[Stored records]
+--
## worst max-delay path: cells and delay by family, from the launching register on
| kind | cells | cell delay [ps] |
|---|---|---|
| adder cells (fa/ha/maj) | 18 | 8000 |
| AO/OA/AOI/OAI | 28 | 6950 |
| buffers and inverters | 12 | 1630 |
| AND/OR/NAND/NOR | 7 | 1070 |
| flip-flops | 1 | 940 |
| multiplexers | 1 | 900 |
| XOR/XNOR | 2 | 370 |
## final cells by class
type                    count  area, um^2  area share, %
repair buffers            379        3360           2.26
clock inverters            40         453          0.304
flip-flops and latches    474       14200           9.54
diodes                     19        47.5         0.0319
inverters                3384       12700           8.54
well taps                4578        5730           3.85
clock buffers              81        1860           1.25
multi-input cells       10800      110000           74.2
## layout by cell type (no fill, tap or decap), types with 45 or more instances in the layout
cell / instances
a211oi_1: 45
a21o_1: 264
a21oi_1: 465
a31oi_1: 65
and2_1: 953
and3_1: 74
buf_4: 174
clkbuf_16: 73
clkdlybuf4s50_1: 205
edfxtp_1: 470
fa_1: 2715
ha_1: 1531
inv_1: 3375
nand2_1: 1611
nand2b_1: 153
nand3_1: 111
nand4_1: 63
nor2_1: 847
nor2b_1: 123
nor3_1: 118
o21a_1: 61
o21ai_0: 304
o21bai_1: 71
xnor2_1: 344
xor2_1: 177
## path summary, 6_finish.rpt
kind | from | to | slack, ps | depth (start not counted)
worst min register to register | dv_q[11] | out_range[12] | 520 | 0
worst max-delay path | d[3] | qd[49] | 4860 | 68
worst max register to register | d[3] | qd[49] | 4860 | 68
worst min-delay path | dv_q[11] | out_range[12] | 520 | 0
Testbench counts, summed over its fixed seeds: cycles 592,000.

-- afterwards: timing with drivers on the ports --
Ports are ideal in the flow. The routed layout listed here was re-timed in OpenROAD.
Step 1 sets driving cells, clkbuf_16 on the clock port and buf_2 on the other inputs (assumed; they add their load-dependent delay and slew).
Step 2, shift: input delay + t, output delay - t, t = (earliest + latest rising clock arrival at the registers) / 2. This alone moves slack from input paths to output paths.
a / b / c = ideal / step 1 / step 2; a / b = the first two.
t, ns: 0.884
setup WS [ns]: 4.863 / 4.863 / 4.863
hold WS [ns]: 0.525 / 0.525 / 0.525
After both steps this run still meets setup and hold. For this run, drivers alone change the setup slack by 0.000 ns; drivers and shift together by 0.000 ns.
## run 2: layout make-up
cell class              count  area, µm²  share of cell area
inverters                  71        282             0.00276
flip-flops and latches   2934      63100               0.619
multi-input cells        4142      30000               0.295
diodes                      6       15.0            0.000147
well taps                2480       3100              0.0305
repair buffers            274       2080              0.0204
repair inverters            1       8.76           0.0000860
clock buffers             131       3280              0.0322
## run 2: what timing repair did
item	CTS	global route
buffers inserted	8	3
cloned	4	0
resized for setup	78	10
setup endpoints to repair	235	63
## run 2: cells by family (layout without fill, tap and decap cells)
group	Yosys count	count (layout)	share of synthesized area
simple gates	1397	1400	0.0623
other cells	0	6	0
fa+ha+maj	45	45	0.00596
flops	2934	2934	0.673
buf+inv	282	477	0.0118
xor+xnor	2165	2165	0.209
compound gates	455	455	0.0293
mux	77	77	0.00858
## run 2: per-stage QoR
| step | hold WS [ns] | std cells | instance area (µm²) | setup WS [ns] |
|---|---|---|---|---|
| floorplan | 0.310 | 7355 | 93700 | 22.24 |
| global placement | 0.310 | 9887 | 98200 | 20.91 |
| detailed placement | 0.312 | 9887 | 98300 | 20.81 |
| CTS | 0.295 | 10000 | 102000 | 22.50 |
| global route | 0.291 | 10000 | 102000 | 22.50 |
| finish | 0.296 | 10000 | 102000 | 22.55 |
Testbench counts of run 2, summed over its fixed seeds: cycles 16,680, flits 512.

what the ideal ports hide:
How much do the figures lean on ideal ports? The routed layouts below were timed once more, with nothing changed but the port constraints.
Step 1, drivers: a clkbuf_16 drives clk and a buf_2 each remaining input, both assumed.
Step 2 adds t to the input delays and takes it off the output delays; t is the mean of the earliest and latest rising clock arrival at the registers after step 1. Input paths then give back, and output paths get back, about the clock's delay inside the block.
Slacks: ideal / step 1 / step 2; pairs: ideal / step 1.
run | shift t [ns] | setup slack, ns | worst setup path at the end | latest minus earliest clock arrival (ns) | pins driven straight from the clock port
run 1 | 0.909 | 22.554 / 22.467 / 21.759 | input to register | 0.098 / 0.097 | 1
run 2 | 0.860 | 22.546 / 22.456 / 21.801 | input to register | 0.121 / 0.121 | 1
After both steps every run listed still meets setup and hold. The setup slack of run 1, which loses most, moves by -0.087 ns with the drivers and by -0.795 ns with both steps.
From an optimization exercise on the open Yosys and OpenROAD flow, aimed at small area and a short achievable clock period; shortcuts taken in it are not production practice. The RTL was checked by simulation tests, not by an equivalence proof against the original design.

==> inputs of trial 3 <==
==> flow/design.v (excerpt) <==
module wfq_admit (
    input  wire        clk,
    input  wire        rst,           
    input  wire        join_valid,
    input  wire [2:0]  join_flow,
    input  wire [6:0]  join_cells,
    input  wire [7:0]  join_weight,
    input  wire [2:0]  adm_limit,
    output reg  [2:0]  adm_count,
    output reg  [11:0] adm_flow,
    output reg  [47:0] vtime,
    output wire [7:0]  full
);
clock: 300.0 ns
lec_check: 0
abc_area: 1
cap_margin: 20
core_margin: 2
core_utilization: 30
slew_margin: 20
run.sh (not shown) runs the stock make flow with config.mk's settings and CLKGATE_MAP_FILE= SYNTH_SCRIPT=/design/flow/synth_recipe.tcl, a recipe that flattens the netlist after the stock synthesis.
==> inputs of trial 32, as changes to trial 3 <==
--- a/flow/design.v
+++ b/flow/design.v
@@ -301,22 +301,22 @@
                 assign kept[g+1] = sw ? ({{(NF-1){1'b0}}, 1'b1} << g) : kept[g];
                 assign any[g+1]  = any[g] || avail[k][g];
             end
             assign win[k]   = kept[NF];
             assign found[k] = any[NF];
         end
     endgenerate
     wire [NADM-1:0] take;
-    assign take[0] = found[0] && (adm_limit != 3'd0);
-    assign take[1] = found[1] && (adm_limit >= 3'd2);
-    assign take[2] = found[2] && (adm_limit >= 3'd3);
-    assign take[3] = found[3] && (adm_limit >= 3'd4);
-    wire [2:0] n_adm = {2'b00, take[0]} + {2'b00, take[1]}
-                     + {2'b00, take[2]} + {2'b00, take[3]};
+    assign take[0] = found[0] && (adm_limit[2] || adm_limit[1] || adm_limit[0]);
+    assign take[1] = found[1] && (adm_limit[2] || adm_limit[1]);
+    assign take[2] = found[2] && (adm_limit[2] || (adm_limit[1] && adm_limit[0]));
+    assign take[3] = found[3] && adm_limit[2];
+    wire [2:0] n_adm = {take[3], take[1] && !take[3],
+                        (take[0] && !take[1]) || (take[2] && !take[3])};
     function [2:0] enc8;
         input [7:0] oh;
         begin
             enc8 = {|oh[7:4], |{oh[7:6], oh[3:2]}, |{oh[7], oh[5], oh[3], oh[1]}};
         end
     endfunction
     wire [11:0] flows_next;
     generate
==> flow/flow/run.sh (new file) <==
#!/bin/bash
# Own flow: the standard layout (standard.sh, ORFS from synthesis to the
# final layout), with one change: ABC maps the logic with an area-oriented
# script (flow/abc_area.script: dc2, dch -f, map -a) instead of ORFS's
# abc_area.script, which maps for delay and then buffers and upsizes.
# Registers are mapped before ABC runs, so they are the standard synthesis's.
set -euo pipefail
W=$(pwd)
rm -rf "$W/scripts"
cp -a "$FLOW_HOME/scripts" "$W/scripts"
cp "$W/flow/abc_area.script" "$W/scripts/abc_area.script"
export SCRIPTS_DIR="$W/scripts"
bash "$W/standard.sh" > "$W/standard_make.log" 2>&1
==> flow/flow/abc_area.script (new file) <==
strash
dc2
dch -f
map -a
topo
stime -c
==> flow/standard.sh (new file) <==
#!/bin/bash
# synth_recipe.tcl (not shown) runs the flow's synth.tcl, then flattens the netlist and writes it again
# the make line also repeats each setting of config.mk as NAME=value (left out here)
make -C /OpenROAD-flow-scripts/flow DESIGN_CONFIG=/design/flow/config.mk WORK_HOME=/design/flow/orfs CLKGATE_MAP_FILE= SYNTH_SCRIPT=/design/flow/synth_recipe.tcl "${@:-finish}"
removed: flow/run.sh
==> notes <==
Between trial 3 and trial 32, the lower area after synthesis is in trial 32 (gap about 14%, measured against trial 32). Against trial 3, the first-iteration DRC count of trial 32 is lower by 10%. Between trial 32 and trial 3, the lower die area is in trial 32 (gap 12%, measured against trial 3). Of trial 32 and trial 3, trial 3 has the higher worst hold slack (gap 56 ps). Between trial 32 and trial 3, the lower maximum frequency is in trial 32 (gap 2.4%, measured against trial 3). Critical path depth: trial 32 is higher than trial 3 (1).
+--
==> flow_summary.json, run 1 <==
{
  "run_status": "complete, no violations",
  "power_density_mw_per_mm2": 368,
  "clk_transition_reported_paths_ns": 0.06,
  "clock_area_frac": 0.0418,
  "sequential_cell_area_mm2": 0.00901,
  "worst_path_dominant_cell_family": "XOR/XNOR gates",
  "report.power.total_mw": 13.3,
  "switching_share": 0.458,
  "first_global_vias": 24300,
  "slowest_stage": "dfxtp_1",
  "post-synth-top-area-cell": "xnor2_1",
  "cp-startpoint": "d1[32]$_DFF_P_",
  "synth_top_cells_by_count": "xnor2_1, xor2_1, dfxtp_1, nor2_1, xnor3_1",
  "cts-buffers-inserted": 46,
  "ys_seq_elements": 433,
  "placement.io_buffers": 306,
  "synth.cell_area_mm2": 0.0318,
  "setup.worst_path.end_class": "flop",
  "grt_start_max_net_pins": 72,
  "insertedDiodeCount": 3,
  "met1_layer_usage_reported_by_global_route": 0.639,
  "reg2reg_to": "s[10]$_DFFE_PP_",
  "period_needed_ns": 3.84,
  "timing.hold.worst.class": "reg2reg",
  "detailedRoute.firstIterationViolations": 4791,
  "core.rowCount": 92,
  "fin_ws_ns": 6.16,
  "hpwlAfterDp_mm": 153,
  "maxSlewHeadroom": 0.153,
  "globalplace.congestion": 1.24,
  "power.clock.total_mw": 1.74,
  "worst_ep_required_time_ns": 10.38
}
+--
The task:
Look above for the line holding "## worst max-delay" and the line holding "12 | 1630 |". Retype both, and every line between them, word for word and nothing else.

Exercise response:
## worst max-delay path: cells and delay by family, from the launching register on
| kind | cells | cell delay [ps] |
|---|---|---|
| adder cells (fa/ha/maj) | 18 | 8000 |
| AO/OA/AOI/OAI | 28 | 6950 |
| buffers and inverters | 12 | 1630 |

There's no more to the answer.